What It Means To Be A Skeptic

There is a word that I discovered once while watching the documentary “Life in a Day” (which I highly recommend to all you cultural sharks) that has haunted me ever since: mamihlapinatapai.

It comes from the deceased language of Tierra del Fuego, and the word means “a look that is shared by two people who both desire to initiate something, though neither are willing to make the first move”. It probably stemmed from the dissonance between two tribe chiefs who wanted to make war, or to make peace, but it can be applicable to many things. It can be the moment shared by two star crossed lovers across a room. It can be any number of intangible, ineffable moments that we experience every day that can only be summed up by that particular word. But mostly, what haunts me about this word is the idea of hesitance.

What is it that binds us to reality, that changes the free loving child into the cautious adult, that makes us into skeptics?

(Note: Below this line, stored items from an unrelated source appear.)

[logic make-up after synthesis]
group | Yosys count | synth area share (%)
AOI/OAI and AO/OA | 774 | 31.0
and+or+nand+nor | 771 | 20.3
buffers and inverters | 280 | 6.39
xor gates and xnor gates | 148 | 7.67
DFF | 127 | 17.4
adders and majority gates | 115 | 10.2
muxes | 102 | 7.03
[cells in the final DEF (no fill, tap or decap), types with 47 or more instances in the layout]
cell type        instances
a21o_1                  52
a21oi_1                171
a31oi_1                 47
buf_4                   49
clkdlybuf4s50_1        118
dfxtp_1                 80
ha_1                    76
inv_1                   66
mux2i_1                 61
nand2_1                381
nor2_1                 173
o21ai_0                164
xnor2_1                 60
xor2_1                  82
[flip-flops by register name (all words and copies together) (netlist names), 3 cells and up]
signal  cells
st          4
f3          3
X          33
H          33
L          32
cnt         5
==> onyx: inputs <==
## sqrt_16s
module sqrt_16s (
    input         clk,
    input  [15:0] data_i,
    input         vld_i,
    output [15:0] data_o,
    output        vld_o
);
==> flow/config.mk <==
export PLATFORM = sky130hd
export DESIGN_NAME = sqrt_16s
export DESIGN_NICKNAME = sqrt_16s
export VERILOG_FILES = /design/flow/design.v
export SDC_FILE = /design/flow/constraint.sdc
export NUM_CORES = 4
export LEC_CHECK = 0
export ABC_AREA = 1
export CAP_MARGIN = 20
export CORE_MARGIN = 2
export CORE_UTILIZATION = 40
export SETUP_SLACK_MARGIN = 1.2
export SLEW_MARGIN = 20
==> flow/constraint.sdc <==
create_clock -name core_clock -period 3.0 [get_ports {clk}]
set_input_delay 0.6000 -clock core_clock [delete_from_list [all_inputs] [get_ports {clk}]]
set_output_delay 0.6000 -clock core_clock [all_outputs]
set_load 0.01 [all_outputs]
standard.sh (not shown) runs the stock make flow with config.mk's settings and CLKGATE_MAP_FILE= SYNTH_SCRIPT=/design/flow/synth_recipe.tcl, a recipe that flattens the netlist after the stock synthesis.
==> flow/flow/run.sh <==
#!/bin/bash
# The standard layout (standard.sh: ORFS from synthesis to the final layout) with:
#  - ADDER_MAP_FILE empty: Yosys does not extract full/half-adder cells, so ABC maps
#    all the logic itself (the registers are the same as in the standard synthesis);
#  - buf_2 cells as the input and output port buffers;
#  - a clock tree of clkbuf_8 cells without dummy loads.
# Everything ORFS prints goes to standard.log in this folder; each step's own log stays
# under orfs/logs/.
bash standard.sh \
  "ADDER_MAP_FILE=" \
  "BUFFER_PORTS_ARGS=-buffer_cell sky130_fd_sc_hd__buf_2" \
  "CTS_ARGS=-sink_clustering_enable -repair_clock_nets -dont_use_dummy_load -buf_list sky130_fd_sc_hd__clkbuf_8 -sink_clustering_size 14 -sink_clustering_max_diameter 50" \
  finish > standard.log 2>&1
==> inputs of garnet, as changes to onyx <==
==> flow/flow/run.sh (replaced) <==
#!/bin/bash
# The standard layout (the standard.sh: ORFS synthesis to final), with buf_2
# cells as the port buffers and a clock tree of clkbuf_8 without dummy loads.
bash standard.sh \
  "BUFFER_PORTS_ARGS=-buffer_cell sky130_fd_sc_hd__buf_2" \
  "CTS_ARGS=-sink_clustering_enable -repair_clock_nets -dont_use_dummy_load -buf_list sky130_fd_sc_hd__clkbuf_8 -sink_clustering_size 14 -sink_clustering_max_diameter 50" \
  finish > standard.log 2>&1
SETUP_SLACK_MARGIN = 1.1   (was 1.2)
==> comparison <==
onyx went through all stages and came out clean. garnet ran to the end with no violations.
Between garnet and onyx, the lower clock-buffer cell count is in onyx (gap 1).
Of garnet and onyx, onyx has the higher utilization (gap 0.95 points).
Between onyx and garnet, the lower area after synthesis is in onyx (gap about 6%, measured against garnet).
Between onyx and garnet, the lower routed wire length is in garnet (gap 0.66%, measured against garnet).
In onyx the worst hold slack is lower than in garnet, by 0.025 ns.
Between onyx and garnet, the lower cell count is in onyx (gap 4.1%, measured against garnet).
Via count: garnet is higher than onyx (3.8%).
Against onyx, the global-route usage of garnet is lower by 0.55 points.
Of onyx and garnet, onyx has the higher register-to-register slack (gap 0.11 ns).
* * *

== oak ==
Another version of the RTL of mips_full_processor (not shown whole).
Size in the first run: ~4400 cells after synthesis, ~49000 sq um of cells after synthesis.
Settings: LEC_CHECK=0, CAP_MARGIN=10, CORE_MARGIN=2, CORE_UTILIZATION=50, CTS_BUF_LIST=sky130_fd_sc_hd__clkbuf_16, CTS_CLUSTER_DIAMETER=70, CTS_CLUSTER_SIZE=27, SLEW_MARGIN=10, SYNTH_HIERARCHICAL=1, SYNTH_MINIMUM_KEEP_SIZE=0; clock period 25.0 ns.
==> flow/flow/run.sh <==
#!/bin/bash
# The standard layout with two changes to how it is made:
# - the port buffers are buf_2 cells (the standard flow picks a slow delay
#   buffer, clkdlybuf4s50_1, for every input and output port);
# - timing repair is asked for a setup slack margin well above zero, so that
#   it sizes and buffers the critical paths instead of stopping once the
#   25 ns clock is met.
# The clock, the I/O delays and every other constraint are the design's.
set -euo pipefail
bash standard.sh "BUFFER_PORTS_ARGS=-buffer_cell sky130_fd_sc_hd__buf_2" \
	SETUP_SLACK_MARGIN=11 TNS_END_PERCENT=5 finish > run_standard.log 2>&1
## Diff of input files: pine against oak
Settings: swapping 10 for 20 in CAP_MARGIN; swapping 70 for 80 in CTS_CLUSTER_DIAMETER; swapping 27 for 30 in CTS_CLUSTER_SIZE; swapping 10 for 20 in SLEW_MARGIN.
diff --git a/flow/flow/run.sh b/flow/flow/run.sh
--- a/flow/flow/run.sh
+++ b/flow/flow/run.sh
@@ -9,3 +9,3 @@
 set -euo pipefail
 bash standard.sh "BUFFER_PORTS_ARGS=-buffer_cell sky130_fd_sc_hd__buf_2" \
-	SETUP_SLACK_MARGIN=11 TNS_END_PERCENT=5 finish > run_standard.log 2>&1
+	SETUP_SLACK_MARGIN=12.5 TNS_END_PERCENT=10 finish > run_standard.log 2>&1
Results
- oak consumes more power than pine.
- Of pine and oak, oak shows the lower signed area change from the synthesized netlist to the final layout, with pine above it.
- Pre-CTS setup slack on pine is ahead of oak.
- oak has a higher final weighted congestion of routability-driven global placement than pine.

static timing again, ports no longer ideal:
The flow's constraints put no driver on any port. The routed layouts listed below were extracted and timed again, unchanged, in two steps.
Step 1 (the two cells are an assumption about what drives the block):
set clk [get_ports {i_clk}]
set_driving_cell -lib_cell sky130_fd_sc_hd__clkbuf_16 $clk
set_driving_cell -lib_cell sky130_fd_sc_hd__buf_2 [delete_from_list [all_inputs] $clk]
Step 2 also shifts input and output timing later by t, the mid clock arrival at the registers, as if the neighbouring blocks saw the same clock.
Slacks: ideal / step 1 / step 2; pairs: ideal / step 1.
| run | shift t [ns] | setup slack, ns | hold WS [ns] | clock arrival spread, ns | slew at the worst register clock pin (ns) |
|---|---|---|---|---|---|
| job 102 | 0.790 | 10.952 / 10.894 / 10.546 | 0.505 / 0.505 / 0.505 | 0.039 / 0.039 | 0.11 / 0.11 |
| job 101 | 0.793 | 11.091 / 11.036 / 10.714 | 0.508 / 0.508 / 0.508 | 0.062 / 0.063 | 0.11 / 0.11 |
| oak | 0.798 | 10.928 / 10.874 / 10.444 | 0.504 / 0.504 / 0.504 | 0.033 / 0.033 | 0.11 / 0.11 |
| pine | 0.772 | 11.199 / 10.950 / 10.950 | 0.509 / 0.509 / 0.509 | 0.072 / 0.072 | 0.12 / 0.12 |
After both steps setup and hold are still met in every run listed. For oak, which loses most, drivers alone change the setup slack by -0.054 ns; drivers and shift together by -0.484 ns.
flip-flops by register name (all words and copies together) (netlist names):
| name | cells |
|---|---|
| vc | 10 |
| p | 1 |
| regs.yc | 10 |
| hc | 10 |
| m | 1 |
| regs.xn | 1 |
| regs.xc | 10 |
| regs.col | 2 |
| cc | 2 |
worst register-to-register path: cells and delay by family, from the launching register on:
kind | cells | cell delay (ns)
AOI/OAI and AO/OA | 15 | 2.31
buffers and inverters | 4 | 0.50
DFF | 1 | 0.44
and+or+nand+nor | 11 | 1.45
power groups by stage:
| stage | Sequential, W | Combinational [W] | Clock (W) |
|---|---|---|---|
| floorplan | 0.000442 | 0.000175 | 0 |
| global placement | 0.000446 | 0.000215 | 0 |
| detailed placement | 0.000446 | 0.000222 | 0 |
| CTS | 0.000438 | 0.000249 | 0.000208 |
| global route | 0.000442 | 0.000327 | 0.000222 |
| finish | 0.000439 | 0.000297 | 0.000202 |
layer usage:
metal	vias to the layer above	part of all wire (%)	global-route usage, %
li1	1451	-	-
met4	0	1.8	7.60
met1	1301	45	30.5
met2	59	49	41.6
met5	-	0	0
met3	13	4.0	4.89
This design comes from an exercise in tuning for a short achievable clock period and few clock cycles on the open sky130 flow, not from production work. Only simulation tests tie the RTL to the original design; equivalence was not proved. Power figures rest on the tool's default switching activity, not on a simulated workload.

===== design/flow/config.mk =====
export PLATFORM = sky130hd
export DESIGN_NAME = mips_core
export DESIGN_NICKNAME = mips_core
export VERILOG_FILES = /design/flow/design.v
export SDC_FILE = /design/flow/constraint.sdc
export NUM_CORES = 4
export LEC_CHECK = 0
export ABC_CLOCK_PERIOD_IN_PS = 2500
export CAP_MARGIN = 20
export CORE_MARGIN = 2
export CORE_UTILIZATION = 30
export PLACE_DENSITY = 0.45
export SETUP_SLACK_MARGIN = 5
export SLEW_MARGIN = 20
export SYNTH_HIERARCHICAL = 1
export SYNTH_MINIMUM_KEEP_SIZE = 0

===== design/flow/constraint.sdc =====
create_clock -name core_clock -period 10.0 [get_ports {clk}]
set_input_delay 2.0000 -clock core_clock [delete_from_list [all_inputs] [get_ports {clk}]]
set_output_delay 2.0000 -clock core_clock [all_outputs]
set_load 0.01 [all_outputs]
This design comes from an exercise in tuning for small area and a short achievable clock period on the open sky130 flow, not from production work.
Power is estimated from default activity; no workload was simulated.

Design SCPU, start of the top module:
module SCPU(clk, rst_n, in_valid, instruction, MEM_out, busy, out_valid, out0, out1, out2, out3, out4, out5, out6, out7, out8, out9, out10, out11, out12, out13, out14, out15, WEN, ADDR, MEM_in);
==> flow/config.mk <==
export PLATFORM = sky130hd
export DESIGN_NAME = SCPU
export DESIGN_NICKNAME = SCPU
export VERILOG_FILES = /design/flow/design.v
export SDC_FILE = /design/flow/constraint.sdc
export NUM_CORES = 8
export LEC_CHECK = 0
export ABC_AREA = 1
export CAP_MARGIN = 10
export CORE_MARGIN = 2
export CORE_UTILIZATION = 40
export CTS_CLUSTER_DIAMETER = 100
export CTS_CLUSTER_SIZE = 25
export SETUP_SLACK_MARGIN = 5
export SLEW_MARGIN = 10
export SYNTH_HIERARCHICAL = 1
export SYNTH_MINIMUM_KEEP_SIZE = 0
export TNS_END_PERCENT = 20
==> flow/constraint.sdc <==
create_clock -name core_clock -period 8.0 [get_ports {clk}]
set_input_delay 1.6000 -clock core_clock [delete_from_list [all_inputs] [get_ports {clk}]]
set_output_delay 1.6000 -clock core_clock [all_outputs]
set_load 0.01 [all_outputs]
standard.sh (not shown) runs the stock make flow with config.mk's settings and CLKGATE_MAP_FILE= SYNTH_SCRIPT=/design/flow/synth_recipe.tcl, a recipe that flattens the netlist after the stock synthesis.
==> flow/flow/run.sh <==
#!/bin/bash
# The standard layout, with two changes:
# 1. The port buffers are plain buf_1 cells (the resizer may still resize
#    them) instead of the default choice.
# 2. Two passes: the first pass is the standard layout. The second pass
#    redoes the layout from detailed routing on: before it, the gates are
#    resized (sizing and pin swaps only) with the parasitics extracted from
#    the first pass's routed layout, then legalized and globally routed again
#    (flow/postroute_resize.tcl, a PRE_DETAIL_ROUTE hook).
# Each tool's output goes to a log file of its own in this folder.
set -euo pipefail
HERE=$(pwd)
PORTS="BUFFER_PORTS_ARGS=-buffer_cell sky130_fd_sc_hd__buf_1"
RES=$HERE/orfs/results/$FLOW_PLATFORM/SCPU/base

bash standard.sh "$PORTS" finish > standard_pass1.log 2>&1
mkdir -p pass1
cp $RES/6_final.spef pass1/6_final.spef
cp out/final.def pass1/final.def
rm -f out/final.def
for f in $RES/5_2_route.odb $RES/5_3_fillcell.odb $RES/5_route.odb $RES/5_route.sdc $RES/6_*; do rm -f $f; done
export POSTROUTE_SPEF=$HERE/pass1/6_final.spef
bash standard.sh "$PORTS" "PRE_DETAIL_ROUTE_TCL=$HERE/flow/postroute_resize.tcl" finish > standard_pass2.log 2>&1
==> flow/flow/postroute_resize.tcl <==
# PRE_DETAIL_ROUTE hook of the second layout pass: resize gates with the
# parasitics extracted from the first pass's routed layout (same netlist), so
# that timing repair sees real wires rather than estimates; then legalize and
# route globally again before the detailed routing.
if { [info exists ::env(POSTROUTE_SPEF)] && [file exists $::env(POSTROUTE_SPEF)] } {
  source $::env(PLATFORM_DIR)/setRC.tcl
  set_propagated_clock [all_clocks]
  estimate_parasitics -placement
  read_spef $::env(POSTROUTE_SPEF)
  puts "post-route resize: worst slack before [worst_slack -max]"
  if { [env_var_exists_and_non_empty DONT_USE_CELLS] } {
    set_dont_use $::env(DONT_USE_CELLS)
  }
  repair_timing -setup -setup_margin $::env(SETUP_SLACK_MARGIN) -sequence "sizeup,swap" \
    -match_cell_footprint -verbose
  puts "post-route resize: worst slack after [worst_slack -max]"
  set_placement_padding -global \
    -left $::env(CELL_PAD_IN_SITES_DETAIL_PLACEMENT) \
    -right $::env(CELL_PAD_IN_SITES_DETAIL_PLACEMENT)
  detailed_placement
  check_placement -verbose
  source $::env(FASTROUTE_TCL)
  global_route -congestion_report_file $::env(REPORTS_DIR)/congestion_postroute_resize.rpt \
    {*}$::env(GLOBAL_ROUTE_ARGS)
}
Then changed:
--- a/flow/design.v
+++ b/flow/design.v
@@ -94,25 +94,27 @@
 always @(posedge clk) begin
   op1 <= instruction[18:16];
   f1 <= instruction[11:0];
   A <= rdA;
   B <= rdB;
   s0_r <= s0_n; s10_r <= s10_n; s11_r <= s11_n;
   c4_r <= c4_n; c80_r <= c80_n; c81_r <= c81_n;
   ahp1_r <= ahp1_n;
 end
 assign WEN = wen_r;
 wire [4:0] hx1 = c81_r ? ahp1_r : A[12:8];
 wire [4:0] hx0 = c80_r ? ahp1_r : A[12:8];
-assign ADDR = {c4_r ? hx1 : hx0, c4_r ? s11_r : s10_r, s0_r};
+wire [8:0] ahi;
+scpu_amux u_amux(.s(c4_r), .a({hx0, s10_r}), .b({hx1, s11_r}), .y(ahi));
+assign ADDR = {ahi, s0_r};
 assign MEM_in = B;
 wire [86:0] mrow;
 wire [15:0] r1_n;
 wire r2b_n;
 wire [15:0] xi_s2_a = A;
 wire [15:0] xi_s2_b = B;
 wire [2:0] xi_s2_op = op1;
 wire [7:0] xi_s2_f = f1[7:0];
 wire [86:0] xo_s2_m;
 assign mrow = xo_s2_m;
 wire [15:0] xo_s2_r1;
 assign r1_n = xo_s2_r1;
@@ -699,34 +701,35 @@
 assign ffs22 = q26_0 ^ q26_1 ^ q26_2;
 assign ffc22 = (q26_0 & q26_1) | (q26_0 & q26_2) | (q26_1 & q26_2);
 assign ffs23 = q27_0 ^ q27_1 ^ q27_2;
 assign ffc23 = (q27_0 & q27_1) | (q27_0 & q27_2) | (q27_1 & q27_2);
 assign ffs24 = q28_0 ^ q28_1 ^ q28_2;
 assign ffc24 = (q28_0 & q28_1) | (q28_0 & q28_2) | (q28_1 & q28_2);
 assign fhs2 = q29_0 ^ q29_1;
 assign fhc2 = q29_0 & q29_1;
 wire [31:0] fs = {q31_0, q30_0, ffc24, ffc23, ffc22, ffc21, ffc20, ffc19, ffc18, ffc17, ffc16, ffc15, ffc14, ffc13, ffc12, ffc11, ffc10, ffc9, ffc8, ffc7, ffc6, ffc5, ffc4, ffc3, ffc2, ffc1, ffc0, fhc1, fhc0, q2_2, q1_0, q0_0};
 wire [31:0] fc = {1'b0, fhc2, fhs2, ffs24, ffs23, ffs22, ffs21, ffs20, ffs19, ffs18, ffs17, ffs16, ffs15, ffs14, ffs13, ffs12, ffs11, ffs10, ffs9, ffs8, ffs7, ffs6, ffs5, ffs4, ffs3, ffs2, ffs1, ffs0, fhs1, fhs0, 1'b0, q0_1};
 wire [31:0] p = fs + fc;
 wire [15:0] x1 = ld ? mo : r1;
-wire [15:0] w1 = mul ? p[31:16] : x1;
-wire [15:0] w2 = mul ? p[15:0] : {15'd0, r2b};
+wire [15:0] w1a, w2a, w1b, w2b;
+scpu_wmux u_wa(.mul(mul), .p(p), .x1(x1), .r2b(r2b), .w1(w1a), .w2(w2a));
+scpu_wmux u_wb(.mul(mul), .p(p), .x1(x1), .r2b(r2b), .w1(w1b), .w2(w2b));
 genvar g;
 for (g = 0; g < 16; g = g + 1) begin : wb
   wire s2 = we2 && d2 == g;
   wire s1 = we1 && d1 == g && !s2;
   wire h = !(s1 | s2);
   genvar k;
   for (k = 0; k < 16; k = k + 1) begin : bt
-    scpu_wbit u(.s2(s2), .w2(w2[k]), .s1(s1), .w1(w1[k]), .h(h), .q(r[16*g+k]), .d(nr[16*g+k]));
+    scpu_wbit u(.s2(s2), .w2(g < 8 ? w2a[k] : w2b[k]), .s1(s1), .w1(g < 8 ? w1a[k] : w1b[k]), .h(h), .q(r[16*g+k]), .d(nr[16*g+k]));
   end
 end
 end
 assign out_valid = ov;
 always @(posedge clk or negedge rst_n)
   if (!rst_n) begin
     ov <= 1'b0;
     out0 <= 16'd0;
     out1 <= 16'd0;
     out2 <= 16'd0;
     out3 <= 16'd0;
     out4 <= 16'd0;
@@ -752,22 +755,36 @@
     out6 <= nrf[111:96];
     out7 <= nrf[127:112];
     out8 <= nrf[143:128];
     out9 <= nrf[159:144];
     out10 <= nrf[175:160];
     out11 <= nrf[191:176];
     out12 <= nrf[207:192];
     out13 <= nrf[223:208];
     out14 <= nrf[239:224];
     out15 <= nrf[255:240];
   end
 endmodule
+module scpu_wmux(mul, p, x1, r2b, w1, w2);
+input mul, r2b;
+input [31:0] p;
+input [15:0] x1;
+output [15:0] w1, w2;
+assign w1 = mul ? p[31:16] : x1;
+assign w2 = mul ? p[15:0] : {15'd0, r2b};
+endmodule
+module scpu_amux(s, a, b, y);
+input s;
+input [8:0] a, b;
+output [8:0] y;
+assign y = s ? b : a;
+endmodule
 module scpu_dec4(a, y);
 input [3:0] a;
 output [15:0] y;
 assign y = 16'd1 << a;
 endmodule
 module scpu_wbit(s2, w2, s1, w1, h, q, d);
 input s2, w2, s1, w1, h, q;
 output d;
 assign d = (s2 & w2) | (s1 & w1) | (h & q);
 endmodule
Effect: Final area increases by a few percent. Routed wire length went up slightly. Critical path depth is unchanged. First-iteration DRC count climbs by roughly a tenth. Worst setup slack is better by 280 ps. Synthesized cell count increases slightly. Sequential power came out lower slightly. Die area rose slightly.
Function was not checked in any run of this note: the RTL went through the layout flow alone.

==> port drivers added, routing unchanged <==
In the flow no input, the clock included, has a driving cell. The finished layouts below were timed again as built, in two steps.
Step 1 sets driving cells, clkbuf_16 on the clock port and buf_2 on the other inputs (assumed; they add their load-dependent delay and slew).
Step 2 also shifts input and output timing later by t, the mid clock arrival at the registers, as if the neighbouring blocks saw the same clock.
Three values: no drivers, after step 1, after step 2; two values: the first two.
run | shift t [ns] | setup WS [ns] | clock arrival spread, ns
the first run | 0.693 | 4.571 / 4.500 / 4.275 | 0.044 / 0.044
the second run | 0.681 | 4.849 / 4.783 / 4.188 | 0.029 / 0.030
After both steps setup and hold are still met in every run listed. For the second run, which loses most, drivers alone change the setup slack by -0.066 ns; drivers and shift together by -0.661 ns.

I’m a traveler, I’m a lover and liver of life, I’m usually one of those “live by the sun, love by the moon” hippies running around half naked on any given day. Through my work and opportunities I have had the blessing of meeting and becoming friends with many of my personal idols, nearly all of which have offered me incredible opportunities. Just this morning I received a call from a friend who offered to buy me a ticket, drive me all the way to Georgia, and give me my own tent and bed so that I could make it to a regional Burning Man event called Euphoria. I turned him down. So why do I sometimes find myself balking in the face of opportunity? I like to think that maybe it’s just my antisocial side peeking out, but realistically I think it’s something deeper.

There is an unspoken creed in this day and age that instructs us to listen to our parents, get an education, get a job, work 9-5, make a living, support ourselves, support our families, silently contribute to society. And not to say that this type of structure isn’t completely necessary or beneficial to our society, but there’s something stagnant about it. The “American Dream” used to be a house with a white picket fence, a significant other and two and a half kids, but haven’t we evolved enough as a society, as a world, to where we can want for more in life?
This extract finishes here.